The Progressive Era's Legacy: FDR's New Deal - Discover the Networks
"President Roosevelt is best remembered for leading America towards military preparedness and, later, in the war against Nazi Germany—yet he was remarkably reluctant to even verbally criticize Hitler in the 1930s.
Throughout the pre-war period, FDR strove to maintain cordial diplomatic and economic relations with Nazi Germany. He sent Secretary of Commerce Daniel Roper to speak at a German-American rally in New York City in 1933, where the featured speaker was the Nazi ambassador to Washington, and a large swastika flag was displayed on stage. The president allowed U.S. diplomats to attend the mass Nazi Party rally in Nuremberg in 1937, and his administration helped the Nazis evade the American Jewish community’s boycott of German goods in the 1930s by permitting the Nazis to deceptively label their goods with the city or province of origin, instead of “Made in Germany.”

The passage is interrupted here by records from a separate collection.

==> src/rtl/ckspr_pkg.sv <==
package ckspr_pkg;

   // Operation codes carried on req_operation.
   localparam logic OP_LOAD    = 1'b0;
   localparam logic OP_COMPOSE = 1'b1;

   // Register indexes of the configuration port.
   typedef enum logic [2:0] {
      CSR_SPRITE_LEFT       = 3'd0,
      CSR_SPRITE_TOP        = 3'd1,
      CSR_SPRITE_COLUMNS    = 3'd2,
      CSR_SPRITE_ROWS       = 3'd3,
      CSR_TRANSPARENT_COLOR = 3'd4
   } csr_index_type;

   localparam int CSR_INDEX_WIDTH = 3;
   localparam int CSR_DATA_WIDTH  = 16;
   localparam int COLOR_WIDTH     = 16;

   // Compose transaction waiting on the sprite store read.
   typedef struct packed {
      logic [COLOR_WIDTH-1:0] scene_color;
      logic                   sprite_candidate;
   } read_stage_type;

endpackage

==> src/rtl/ckspr_scene.sv <==
module ckspr_scene (
   input  logic [8:0]                          x,
   input  logic [7:0]                          y,
   output logic [ckspr_pkg::COLOR_WIDTH-1:0]   color
);
   import ckspr_pkg::*;

   localparam logic [15:0] COLOR_SKY_TOP     = 16'h5D7F;
   localparam logic [15:0] COLOR_SKY_MID     = 16'h865F;
   localparam logic [15:0] COLOR_SKY_LOW     = 16'hB73F;
   localparam logic [15:0] COLOR_MOUNT_DARK  = 16'h4A69;
   localparam logic [15:0] COLOR_MOUNT_LIGHT = 16'h6B6D;
   localparam logic [15:0] COLOR_WALL_DARK   = 16'h4208;
   localparam logic [15:0] COLOR_WALL_LIGHT  = 16'h632C;
   localparam logic [15:0] COLOR_GROUND_TOP  = 16'h7BEF;
   localparam logic [15:0] COLOR_GROUND      = 16'h39E7;
   localparam logic [15:0] COLOR_GROUND_DARK = 16'h2104;
   localparam logic [15:0] COLOR_BLACK       = 16'h0000;

   localparam int PEAK_MOD_TALL  = 38;
   localparam int PEAK_MOD_SHORT = 28;
   localparam logic [7:0] MOUNT_BASE = 8'd148;

   typedef logic [63:0][5:0] peak_table_type;

   // Peak heights per 8-pixel column, indexed by x / 8.
   function automatic peak_table_type build_tall_peaks();
      peak_table_type t;
      for (int i = 0; i < 64; i++) begin
         t[i] = 6'(22 + ((i * 8 * 5) % PEAK_MOD_TALL));
      end
      return t;
   endfunction

   function automatic peak_table_type build_short_peaks();
      peak_table_type t;
      for (int i = 0; i < 64; i++) begin
         t[i] = 6'(14 + ((i * 8 * 7) % PEAK_MOD_SHORT));
      end
      return t;
   endfunction

   localparam peak_table_type PEAK_TALL  = build_tall_peaks();
   localparam peak_table_type PEAK_SHORT = build_short_peaks();

   logic [5:0] column;
   logic [7:0] tall_edge;
   logic [7:0] short_edge;

   assign column     = x[8:3];
   assign tall_edge  = MOUNT_BASE - {2'b00, PEAK_TALL[column]};
   assign short_edge = MOUNT_BASE - {2'b00, PEAK_SHORT[column]};

   always_comb begin
      priority if (y < 8'd48) begin
         color = COLOR_SKY_TOP;
      end else if (y < 8'd96) begin
         color = COLOR_SKY_MID;
      end else if (y < MOUNT_BASE) begin
         // The left half of each column shows the lighter, shorter peak.
         priority if (!x[2] && y >= short_edge) begin
            color = COLOR_MOUNT_LIGHT;
         end else if (y >= tall_edge) begin
            color = COLOR_MOUNT_DARK;
         end else begin
            color = COLOR_SKY_LOW;
         end
      end else if (y < 8'd182) begin
         priority if (y >= 8'd180) begin
            color = COLOR_BLACK;
         end else if (y < 8'd150 || x[4:1] == 4'd0) begin
            color = COLOR_WALL_LIGHT;
         end else begin
            color = COLOR_WALL_DARK;
         end
      end else if (y < 8'd188) begin
         color = COLOR_GROUND_TOP;
      end else if (y >= 8'd232) begin
         color = COLOR_GROUND_DARK;
      end else begin
         color = COLOR_GROUND;
      end
   end

endmodule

Despite the intensifying anti-Jewish persecution in Germany in the 1930s, Roosevelt not only refused to criticize the Hitler government, but he personally removed critical references to Hitler from at least three planned speeches by Interior Secretary Harold Ickes in 1935 and 1938. Even Roosevelt’s criticism of the infamous Kristallnacht pogrom—a public statement which has often been cited as proof of the president’s willingness to denounce the Nazis—did not contain a single explicit mention of Hitler, Nazism, or the Jews.
Roosevelt said nothing about Hitler’s action in the Rhineland (1936); applauded the Munich agreement, which handed western Czechoslovakia to the Nazis (1938); and, eighty years ago this week, ducked reporters’ questions rather than utter a single critical word regarding Hitler’s threat to Danzig."